I'm having a hard time to figure out, so let me ask you. Given the following query:
select name from users where company_id = ? and creation_date > ?
Let's say that we have only 2 companies and we have millions of users of each company created in different moments. So the cardinality of creation_date
is much higher. Which of the following indexes are faster, and why?
- index_a(company_id, creation_date)
- index_b(creation_date, company_id)
- index_c(creation_date)
- index_d(company_id)
Which index is faster (or theoratically equal)? Ignore disk space usage, unless that somehow impacts read performance. What I think:
(index_b ~= index_c) > index_a > index_d
Because in the Btree the "timestamp" will be grouped in a single region, so the fetching would stop earlier. The company_id
doesn't actually matter because the DB it would need to use the ROWID from the index to touch the table row to fetch the name
for the SELECT
. Almost no diference. In second place comes index_a
which "groups" a low cardinality value together in the BTREE, so it takes some time to the "b-search" show its value by limiting the scope of search with the creation_date
(which is in the "tail" of the index). And finally index_d
is the worse by obvious reasons (cardinality of 2 in a million rows example).

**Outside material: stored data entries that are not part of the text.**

**config.mk**
```make
export PLATFORM = sky130hd
export DESIGN_NAME = keyed_oneshot_timer_table_top
export DESIGN_NICKNAME = d
export VERILOG_FILES = /design/src/rtl/ktt_pkg.sv /design/src/rtl/keyed_oneshot_timer_table_top.sv /design/src/rtl/ktt_front.sv /design/src/rtl/ktt_queue.sv /design/src/rtl/ktt_back.sv
export SDC_FILE = /design/constraint.sdc
export NUM_CORES = 2
export LEC_CHECK = 0
export BUFFER_PORTS_ARGS = -buffer_cell sky130_fd_sc_hd__buf_2
export CORE_UTILIZATION = 40
export DETAILED_ROUTE_END_ITERATION = 12
export SLEW_MARGIN = 20
export SYNTH_ARGS = -nofsm -noshare
export SYNTH_HDL_FRONTEND = slang
export SYNTH_SLANG_ARGS = --single-unit
```
**constraint.sdc**
```tcl
create_clock -name clk -period 19.1 [get_ports clk]
set_clock_uncertainty 0.2 [all_clocks]
set_input_delay 1.91 -clock clk [delete_from_list [all_inputs] [get_ports clk]]
set_output_delay 1.91 -clock clk [all_outputs]
set_load 0.05 [all_outputs]
```
**src/rtl/ktt_pkg.sv**
```systemverilog
package ktt_pkg;

	localparam logic [2:0] CMD_SET   = 3'd0;
	localparam logic [2:0] CMD_KILL  = 3'd1;
	localparam logic [2:0] CMD_ADD   = 3'd2;
	localparam logic [2:0] CMD_QUERY = 3'd3;
	localparam logic [2:0] CMD_TICK  = 3'd4;

	localparam logic [1:0] ST_OK       = 2'd0;
	localparam logic [1:0] ST_NOTFOUND = 2'd1;
	localparam logic [1:0] ST_FULL     = 2'd2;
	localparam logic [1:0] ST_DISABLED = 2'd3;

	localparam logic KIND_STATUS = 1'b0;
	localparam logic KIND_EXPIRY = 1'b1;

	// Operations handed from the front part to the back part.
	localparam logic [2:0] OP_SET    = 3'd0;
	localparam logic [2:0] OP_KILL   = 3'd1;
	localparam logic [2:0] OP_ADD    = 3'd2;
	localparam logic [2:0] OP_QUERY  = 3'd3;
	localparam logic [2:0] OP_TICK   = 3'd4;
	localparam logic [2:0] OP_STATUS = 3'd5;

	typedef struct packed {
		logic [2:0]         command;
		logic [15:0]        id_first;
		logic [15:0]        id_second;
		logic [15:0]        id_third;
		logic [15:0]        timer_id;
		logic signed [31:0] delay_ticks;
		logic [63:0]        user_data;
	} in_t;

	typedef struct packed {
		logic               kind;
		logic [1:0]         status;
		logic [15:0]        out_id_first;
		logic [15:0]        out_id_second;
		logic [15:0]        out_id_third;
		logic [15:0]        out_timer_id;
		logic [63:0]        out_data;
		logic signed [31:0] remaining;
		logic               last;
	} out_t;

	typedef struct packed {
		logic [2:0]         op;
		logic [1:0]         st;
		logic [63:0]        key;
		logic signed [31:0] delay;
		logic [63:0]        data;
	} cmd_t;

	function automatic logic signed [31:0] sat_add(input logic signed [31:0] a,
		input logic signed [31:0] b);
		logic [32:0] sum;
		sum = {a[31], a} + {b[31], b};
		if (sum[32] != sum[31]) begin
			sat_add = sum[32] ? 32'sh8000_0000 : 32'sh7FFF_FFFF;
		end else begin
			sat_add = sum[31:0];
		end
	endfunction

endpackage

```
**src/rtl/keyed_oneshot_timer_table_top.sv**
```systemverilog
// A status word is registered at the output once a scan of every slot has found its result,
// or without a scan for an unknown command or a disabled command other than kill.
// The back part handles one command at a time; the two-entry queue takes new words while it has room.
// A tick counts every slot down, then emits one expiry word per due slot, lowest key first.
// Reset (arst_n low, asynchronous) empties the table, the queue and the output register,
// and clears the enabled register. Slot contents are not cleared.
module keyed_oneshot_timer_table_top
	import ktt_pkg::*;
#(
	parameter int TIMER_SLOTS = 16
) (
	input  logic clk,
	input  logic arst_n,
	input  logic in_valid,
	output logic in_stall,
	input  in_t  in_word,
	output logic out_valid,
	input  logic out_stall,
	output out_t out_word,
	input  logic cfg_we,
	input  logic cfg_wdata
);

	// The enabled register is read only by the front part, which folds it
	// into the operation it queues.
	logic enabled_q;
	logic push;
	logic pop;
	logic q_full;
	logic q_empty;
	cmd_t wr_entry;
	cmd_t rd_entry;

	always_ff @(posedge clk or negedge arst_n) begin
		if (!arst_n) begin
			enabled_q <= 1'b0;
		end else if (cfg_we) begin
			enabled_q <= cfg_wdata;
		end
	end

	// The front part takes a word whenever the queue has room.
	ktt_front u_front (
		.in_valid (in_valid),
		.in_stall (in_stall),
		.in_word  (in_word),
		.enabled  (enabled_q),
		.q_full   (q_full),
		.push     (push),
		.entry    (wr_entry)
	);

	// A two-entry queue lets the front side keep accepting while the back
	// side is busy scanning or waiting on its output.
	ktt_queue u_queue (
		.clk      (clk),
		.arst_n   (arst_n),
		.push     (push),
		.wr_entry (wr_entry),
		.pop      (pop),
		.rd_entry (rd_entry),
		.full     (q_full),
		.empty    (q_empty)
	);

	// The back part walks the slots one per cycle and drives the output
	// register.
	ktt_back #(
		.TIMER_SLOTS (TIMER_SLOTS)
	) u_back (
		.clk       (clk),
		.arst_n    (arst_n),
		.empty     (q_empty),
		.rd_entry  (rd_entry),
		.pop       (pop),
		.out_valid (out_valid),
		.out_stall (out_stall),
		.out_word  (out_word)
	);

endmodule

```
**src/rtl/ktt_front.sv**
```systemverilog
module ktt_front
	import ktt_pkg::*;
(
	input  logic in_valid,
	output logic in_stall,
	input  in_t  in_word,
	input  logic enabled,
	input  logic q_full,
	output logic push,
	output cmd_t entry
);

	// Classify each word once, so the back part only sees work it must do.
	always_comb begin
		entry.key   = {in_word.timer_id, in_word.id_third, in_word.id_second,
			in_word.id_first};
		entry.delay = in_word.delay_ticks;
		entry.data  = in_word.user_data;
		entry.st    = ST_OK;
		entry.op    = OP_STATUS;
		if (in_word.command == CMD_KILL) begin
			entry.op = OP_KILL;
		end else if (in_word.command > CMD_TICK) begin
			entry.op = OP_STATUS;
		end else if (!enabled) begin
			entry.st = ST_DISABLED;
		end else begin
			case (in_word.command)
				CMD_SET:   entry.op = OP_SET;
				CMD_ADD:   entry.op = OP_ADD;
				CMD_QUERY: entry.op = OP_QUERY;
				CMD_TICK:  entry.op = OP_TICK;
				default:   entry.op = OP_STATUS;
			endcase
		end
	end

	assign in_stall = q_full;
	assign push     = in_valid && !q_full;

endmodule

```
**src/rtl/ktt_queue.sv**
```systemverilog
module ktt_queue
	import ktt_pkg::*;
(
	input  logic clk,
	input  logic arst_n,
	input  logic push,
	input  cmd_t wr_entry,
	input  logic pop,
	output cmd_t rd_entry,
	output logic full,
	output logic empty
);

	cmd_t       ent_q [2];
	logic       wp_q;
	logic       rp_q;
	logic [1:0] cnt_q;

	assign full     = cnt_q == 2'd2;
	assign empty    = cnt_q == 2'd0;
	assign rd_entry = ent_q[rp_q];

	always_ff @(posedge clk or negedge arst_n) begin
		if (!arst_n) begin
			wp_q  <= 1'b0;
			rp_q  <= 1'b0;
			cnt_q <= 2'd0;
		end else begin
			if (push) begin
				wp_q <= !wp_q;
			end
			if (pop) begin
				rp_q <= !rp_q;
			end
			if (push && !pop) begin
				cnt_q <= cnt_q + 2'd1;
			end else if (pop && !push) begin
				cnt_q <= cnt_q - 2'd1;
			end
		end
	end

	always_ff @(posedge clk) begin
		if (push) begin
			ent_q[wp_q] <= wr_entry;
		end
	end

endmodule

```
**src/rtl/ktt_back.sv**
```systemverilog
module ktt_back
	import ktt_pkg::*;
#(
	parameter int TIMER_SLOTS = 16
) (
	input  logic clk,
	input  logic arst_n,
	input  logic empty,
	input  cmd_t rd_entry,
	output logic pop,
	output logic out_valid,
	input  logic out_stall,
	output out_t out_word
);

	localparam int IW = (TIMER_SLOTS > 1) ? $clog2(TIMER_SLOTS) : 1;
	localparam logic [IW-1:0] LAST_IDX = IW'(TIMER_SLOTS - 1);

	localparam logic [2:0] S_IDLE = 3'd0;
	localparam logic [2:0] S_SCAN = 3'd1;
	localparam logic [2:0] S_EXEC = 3'd2;
	localparam logic [2:0] S_DEC  = 3'd3;
	localparam logic [2:0] S_MIN  = 3'd4;
	localparam logic [2:0] S_EMIT = 3'd5;

	logic [2:0]             state_q;
	logic [IW-1:0]          idx_q;
	cmd_t                   cmd_q;
	logic                   found_q;
	logic                   free_q;
	logic [IW-1:0]          hit_q;
	logic [IW-1:0]          free_idx_q;
	logic                   best_ok_q;
	logic [63:0]            best_key_q;
	logic [IW-1:0]          best_q;
	logic [TIMER_SLOTS-1:0] due_q;
	logic [TIMER_SLOTS-1:0] valid_q;
	logic                   out_vld_q;
	out_t                   out_q;

	logic [63:0]        key_mem  [TIMER_SLOTS];
	logic signed [31:0] cnt_mem  [TIMER_SLOTS];
	logic [63:0]        data_mem [TIMER_SLOTS];

	logic [63:0]        key_rd;
	logic signed [31:0] cnt_rd;
	logic [63:0]        data_rd;
	logic               at_last;
	logic               out_free;
	logic               out_load;
	out_t               out_nxt;
	logic               match;
	logic               nxt_found;
	logic               nxt_free;
	logic [IW-1:0]      nxt_hit;
	logic [IW-1:0]      nxt_free_idx;
	logic signed [31:0] dec_val;
	logic               dec_due;
	logic               better;

	assign key_rd   = key_mem[idx_q];
	assign cnt_rd   = cnt_mem[idx_q];
	assign data_rd  = data_mem[idx_q];
	assign at_last  = idx_q == LAST_IDX;
	assign out_free = !out_vld_q || !out_stall;
	assign out_load = out_free && (state_q == S_EXEC || state_q == S_EMIT);
	assign pop      = state_q == S_IDLE && !empty;

	assign match        = valid_q[idx_q] && key_rd == cmd_q.key;
	assign nxt_found    = found_q || match;
	assign nxt_hit      = found_q ? hit_q : idx_q;
	assign nxt_free     = free_q || !valid_q[idx_q];
	assign nxt_free_idx = free_q ? free_idx_q : idx_q;
	assign dec_val      = sat_add(cnt_rd, -32'sd1);
	assign dec_due      = valid_q[idx_q] && dec_val <= 32'sd0;
	assign better       = due_q[idx_q] && (!best_ok_q || key_rd < best_key_q);

	assign out_valid = out_vld_q;
	assign out_word  = out_q;

	// The next output word, for a status result or for an expiry.
	always_comb begin
		out_nxt      = '0;
		out_nxt.kind = KIND_STATUS;
		out_nxt.last = 1'b1;
		if (state_q == S_EMIT) begin
			out_nxt.kind          = KIND_EXPIRY;
			out_nxt.status        = ST_OK;
			out_nxt.out_id_first  = key_rd[15:0];
			out_nxt.out_id_second = key_rd[31:16];
			out_nxt.out_id_third  = key_rd[47:32];
			out_nxt.out_timer_id  = key_rd[63:48];
			out_nxt.out_data      = data_rd;
			out_nxt.last          = $countones(due_q) == 1;
		end else begin
			case (cmd_q.op)
				OP_SET:   out_nxt.status = (found_q || free_q) ? ST_OK : ST_FULL;
				OP_KILL:  out_nxt.status = found_q ? ST_OK : ST_NOTFOUND;
				OP_ADD:   out_nxt.status = found_q ? ST_OK : ST_NOTFOUND;
				OP_QUERY: begin
					out_nxt.status    = found_q ? ST_OK : ST_NOTFOUND;
					out_nxt.remaining = found_q ? cnt_rd : 32'sd0;
				end
				default:  out_nxt.status = cmd_q.st;
			endcase
		end
	end

	always_ff @(posedge clk or negedge arst_n) begin
		if (!arst_n) begin
			state_q   <= S_IDLE;
			idx_q     <= '0;
			found_q   <= 1'b0;
			free_q    <= 1'b0;
			best_ok_q <= 1'b0;
			due_q     <= '0;
			valid_q   <= '0;
			out_vld_q <= 1'b0;
		end else begin
			if (out_load) begin
				out_vld_q <= 1'b1;
			end else if (!out_stall) begin
				out_vld_q <= 1'b0;
			end
			case (state_q)
				S_IDLE: begin
					if (!empty) begin
						idx_q   <= '0;
						found_q <= 1'b0;
						free_q  <= 1'b0;
						if (rd_entry.op == OP_STATUS) begin
							state_q <= S_EXEC;
						end else if (rd_entry.op == OP_TICK) begin
							state_q <= S_DEC;
						end else begin
							state_q <= S_SCAN;
						end
					end
				end
				S_SCAN: begin
					found_q    <= nxt_found;
					hit_q      <= nxt_hit;
					free_q     <= nxt_free;
					free_idx_q <= nxt_free_idx;
					if (at_last) begin
						idx_q   <= nxt_found ? nxt_hit : nxt_free_idx;
						state_q <= S_EXEC;
					end else begin
						idx_q <= idx_q + 1'b1;
					end
				end
				S_EXEC: begin
					if (out_free) begin
						state_q <= S_IDLE;
						if (cmd_q.op == OP_KILL && found_q) begin
							valid_q[idx_q] <= 1'b0;
						end
						if (cmd_q.op == OP_SET && (found_q || free_q)) begin
							valid_q[idx_q] <= 1'b1;
						end
					end
				end
				S_DEC: begin
					due_q[idx_q] <= dec_due;
					if (at_last) begin
						idx_q     <= '0;
						best_ok_q <= 1'b0;
						if ((|due_q) || dec_due) begin
							state_q <= S_MIN;
						end else begin
							state_q <= S_EXEC;
						end
					end else begin
						idx_q <= idx_q + 1'b1;
					end
				end
				S_MIN: begin
					if (better) begin
						best_ok_q  <= 1'b1;
						best_key_q <= key_rd;
						best_q     <= idx_q;
					end
					if (at_last) begin
						idx_q   <= better ? idx_q : best_q;
						state_q <= S_EMIT;
					end else begin
						idx_q <= idx_q + 1'b1;
					end
				end
				S_EMIT: begin
					if (out_free) begin
						valid_q[idx_q] <= 1'b0;
						due_q[idx_q]   <= 1'b0;
						best_ok_q      <= 1'b0;
						if ($countones(due_q) == 1) begin
							state_q <= S_IDLE;
						end else begin
							idx_q   <= '0;
							state_q <= S_MIN;
						end
					end
				end
				default: state_q <= S_IDLE;
			endcase
		end
	end

	// Command register, result register and slot contents.
	always_ff @(posedge clk) begin
		if (pop) begin
			cmd_q <= rd_entry;
		end
		if (state_q == S_DEC && at_last && !((|due_q) || dec_due)) begin
			cmd_q.op <= OP_STATUS;
			cmd_q.st <= ST_OK;
		end
		if (state_q == S_DEC && valid_q[idx_q]) begin
			cnt_mem[idx_q] <= dec_val;
		end
		if (state_q == S_EXEC && out_free) begin
			if (cmd_q.op == OP_SET && (found_q || free_q)) begin
				key_mem[idx_q]  <= cmd_q.key;
				cnt_mem[idx_q]  <= cmd_q.delay;
				data_mem[idx_q] <= cmd_q.data;
			end
			if (cmd_q.op == OP_ADD && found_q) begin
				cnt_mem[idx_q] <= sat_add(cnt_rd, cmd_q.delay);
			end
		end
		if (out_load) begin
			out_q <= out_nxt;
		end
	end

endmodule

```
==> flow_results.org <==
** Outcome
- Status :: completed

** STA
- Setup repair after global routing missed its margin :: false
- In the finished design, the share of the clock period the worst path needs comes to 0.4826.
- Count of final setup violators :: 0
- Transition time at the pin with the least slew margin :: 1.189 ns
- Headroom to the max-slew limit came out at 0.2070.
- Based on the critical path, the design can be clocked at up to 0.1085 GHz.
- The clock period could shrink to 9.219 ns.
- Number of endpoints with negative hold slack in the final report :: 0
- The number of pins with negative max-slew slack in the final report was 0.
- Total negative setup slack :: 0 ns

** Synth
- In this run the mean area of a mapped cell was 21.74 sq um.
- The share of the Yosys chip area taken by registers is 0.7690.
- After synthesis the cells add up to 130,100 sq um.
- Yosys mapped the design onto 79 distinct sky130hd cell types.
- Flops & latches, synth :: 3,340
- Warnings from Yosys :: 0
- Predominant post-synthesis flop cell :: edfxtp_1
- Post-synth EDFFs :: 3,288
- Number of nets produced by synthesis :: 6,287
- Synthesis produced 5,982 cells.
- Of all flip-flops after synthesis, the portion carrying an async set or reset was 0.01437.

** Worst setup path
- Data on the critical path is required at its endpoint by 19.42 ns.
- For flop-to-flop paths, the worst setup slack is 9.88 ns.
- Critical path origin :: u_back.idx_q[1]
- Start of the worst register-to-register path :: u_back.idx_q[1]
- Worst Setup Start Kind :: flop
- CP endpoint kind :: flop
- For the worst setup path, the data arrival time is 9.54 ns.
- Category of the critical setup timing path :: flop to flop
- CP Max Fanout :: 67

** Finish
- For this run, the post-layout net count is 6,825.
- Relative to the synthesized area, the layout overhead comes to 14.19%.
- Across the whole layout, storage elements account for 100,000 sq um.
- Of the cells placed in the final design, the portion with a size suffix greater than 1 is 0.2923.
- In the final layout, the multi-input gates occupy 28,710 sq um.
- Fill cells in the final layout number 27,120.
- For this run, the number of standard cells in the final layout without fillers is 11,120.

** CTS
- CTS tree :: done
- For the worst-skew pair, the clock arrives at the later sink with an insertion delay of 0.94 ns.
- The clock tree synthesis step divided the H-tree into 5 levels.
- Num CTS Buffers :: 348
- The clock passes through at most 4 buffers.
- Clock transition at the registers of the reported paths :: 0.06 ns
- The number of hold buffers added after CTS was 0.
- Post-CTS Repair Setup Buffers :: 0
- Clock tree root driver cell :: clkbuf_16
- Clock tree synthesis found a total of 3,340 sinks.
- Once the clock tree was built, the resizer swapped 0 gates to a different size.

** Floorplan
- Die span in y :: 572.2 microns
- The core region is 323,700 sq um.
- After floorplanning, the core was divided into 209 placement rows.
- The initial utilization of the core area, before any placement, comes to 0.4018.
- In this run the count of I/O pins placed on the die edge is 335.
- From left edge to right edge, the die measures 572.2 microns.
- Total die area :: 327,400 sq um

** Place
- Routability-driven placement finished with a final weighted congestion of 0.9140.
- Buffers placed on the I/O ports in this run total 334.
- Once placement completed, the tool counted placed cells totaling 10,490.
- HPWL Detailed :: 180,000 microns

** Drt
- The final route contains 62,810 vias.
- For this run, the detailed router's first-pass iteration total came to 6.
- Drt initial violations :: 6,767
- Number of remaining DRC errors :: 0
- For this block, wires on met1 add up to 140,800 microns.
- Using the TritonRoute via totals, the vias-per-cell ratio works out to 5.647.
- Highest Signal Layer :: met5
- After detailed routing, the average wire length per cell comes to 29.77 microns.
- Number of routed nets with antenna violations :: 0
- Detailed routing placed a total of 160,100 microns of wire on met2.
- Summed over all layers, the routed wires come to 331,200 microns.
- Met3 wirelength from detailed routing :: 21,650 microns

** Global routing
- The via count of the first global-routing pass came to 64,250.
- In the global route stage, overall resource usage came out at 0.2000.
- Global routing finished with a remaining overflow of 0.
- The first global-routing pass estimated 469,300 microns of wire.
- The initial antenna violation count was 36.
- Largest net degree at the start of global routing :: 122

** Worst hold path
- The startpoint identified for the worst hold timing path is u_queue.ent_q[1][156].
- Type of the tightest min-delay check :: flop to flop

** Pwr
- After layout, the design draws a total of 25.04 mW.
- VDD sags by at most 0.1651 mV.
- For this design the ratio of total power to cell area is 168.6 nW/um^2.
- Static leakage :: 47.80 nW

** Flow run
- Max-cap violations in this run came to 0.
[metrics by stage]
step	utilization	setup WS [ns]	hold WS, ns	area [sq um]
4_1_cts	0.4585	9.766	0.3095	148400
3_3_place_gp	0.4244	9.715	0.2909	137400
3_5_place_dp	0.4245	9.747	0.3016	137400
2_1_floorplan	-	8.160	0.2608	130100
6_report	0.4588	9.881	0.3150	148500
5_1_grt	0.4588	9.308	0.3278	148500
[flip-flops by register name (all words and copies together) (netlist names), 16 cells and up, named ones only]
signal / count
u_back.best_key_q: 64
u_back.cmd_q: 164
u_back.cnt_mem: 512
u_back.data_mem: 1024
u_back.due_q: 16
u_back.key_mem: 1024
u_back.out_word: 164
u_queue.ent_q: 328
[kinds of logic (layout without fill, tap and decap cells)]
logic type,after synthesis,in the layout,share of synthesized area
buffers and inverters,425,1238,0.01315
DFF,3340,3340,0.7690
adders and majority gates,136,136,0.01378
xor gates and xnor gates,109,109,0.007340
AOI/OAI and AO/OA,469,469,0.02404
and+or+nand+nor,540,540,0.02166
other,0,4,0
muxes,963,963,0.1511
[per-layer routing]
metal  up-vias  track usage
met1     33880       0.2841
met4        12      0.05269
met3       506      0.02697
li1      25980            -
met2      2435       0.3257
met5         -            0
[synth_stat cells (all sizes together) (15+ instances only)]
cell / count / area share
edfxtp: 3288 / 0.76
nand2: 115 / 0.0033
nor4: 18 / 0.00091
o211ai: 31 / 0.0018
a21oi: 99 / 0.0038
o31ai: 21 / 0.0016
o21ai: 117 / 0.0045
nor3: 21 / 0.0010
nand3: 27 / 0.0011
buf: 99 / 0.0037
o221ai: 16 / 0.0011
a21o: 52 / 0.0030
inv: 153 / 0.0044
xnor2: 60 / 0.0040
nor2: 118 / 0.0034
mux4: 783 / 0.14
clkbuf: 173 / 0.0050
and2: 138 / 0.0066
dfrtp: 48 / 0.0092
a22oi: 39 / 0.0023
xor2: 49 / 0.0033
nand4: 30 / 0.0014
o22ai: 15 / 0.00072
mux2: 168 / 0.015
ha: 124 / 0.012
[cell usage in the layout (no fill, tap or decap), drive strengths merged, types with 13 or more instances in the layout]
master / instances
edfxtp: 3288
nor4: 18
o31ai: 21
and3: 14
clkbuf: 426
nor3: 21
inv: 172
nand2: 115
o221ai: 16
buf: 457
clkinv: 149
xor2: 49
bufinv: 26
nand2b: 14
a21o: 52
dfrtp: 48
a221oi: 13
nand3: 27
a22oi: 39
xnor2: 60
nand4: 30
o211ai: 31
mux4: 783
and2: 138
nor2: 118
ha: 124
a21oi: 99
o22ai: 15
mux2: 168
o21ai: 117
[report_power, final]
| group | switching (mW) | internal [mW] |
|---|---|---|
| clock network | 2.82 | 3.76 |
| registers | 0.790 | 10.1 |
| logic | 4.73 | 2.87 |
| total | 8.34 | 16.7 |
[critical path, cell delays in order (launching register included)]
cell and delay [ns]:
dfrtp_4 0.88, buf_4 0.75, buf_4 0.89, buf_4 0.86, buf_4 0.92, mux4_2 0.42, mux4_2 0.59, ha_1 0.24
a21o_1 0.18, a21o_1 0.17, a21oi_1 0.17, o21ai_0 0.11, nand3_1 0.09, a211o_1 0.16, o211ai_1 0.11, o2bb2ai_1 0.87
and2_4 0.92
[worst paths after layout]
path                       depth (start not counted)               endpoint
min                                                1      u_back.cmd_q[156]
min in group asynchronous                          2        u_back.idx_q[1]
min reg2reg                                        1      u_back.cmd_q[156]
max reg2reg                                       16  u_back.best_key_q[14]
max in group asynchronous                          2        u_back.idx_q[0]
max                                               16  u_back.best_key_q[14]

Bônus Question: What if we had 10kk rows, 5kk for company A and Company B and 7kk timestamps distributed evenly for both companies and other 3kk totally different timestamps. Would searches in that 7kk range be much worse than the 3kk range?
Is that right? What am I missing?
(Great place to visualize algorithms: https://www.cs.usfca.edu/~galles/visualization/BTree.html)
P.S: There are two conflicting answer here in StackOverflow:
performant ordering of keys in a MySQL compound index (WRT Rails Polymorphic associations and STI)
For a composite index of columns of different cardinality, does order matter?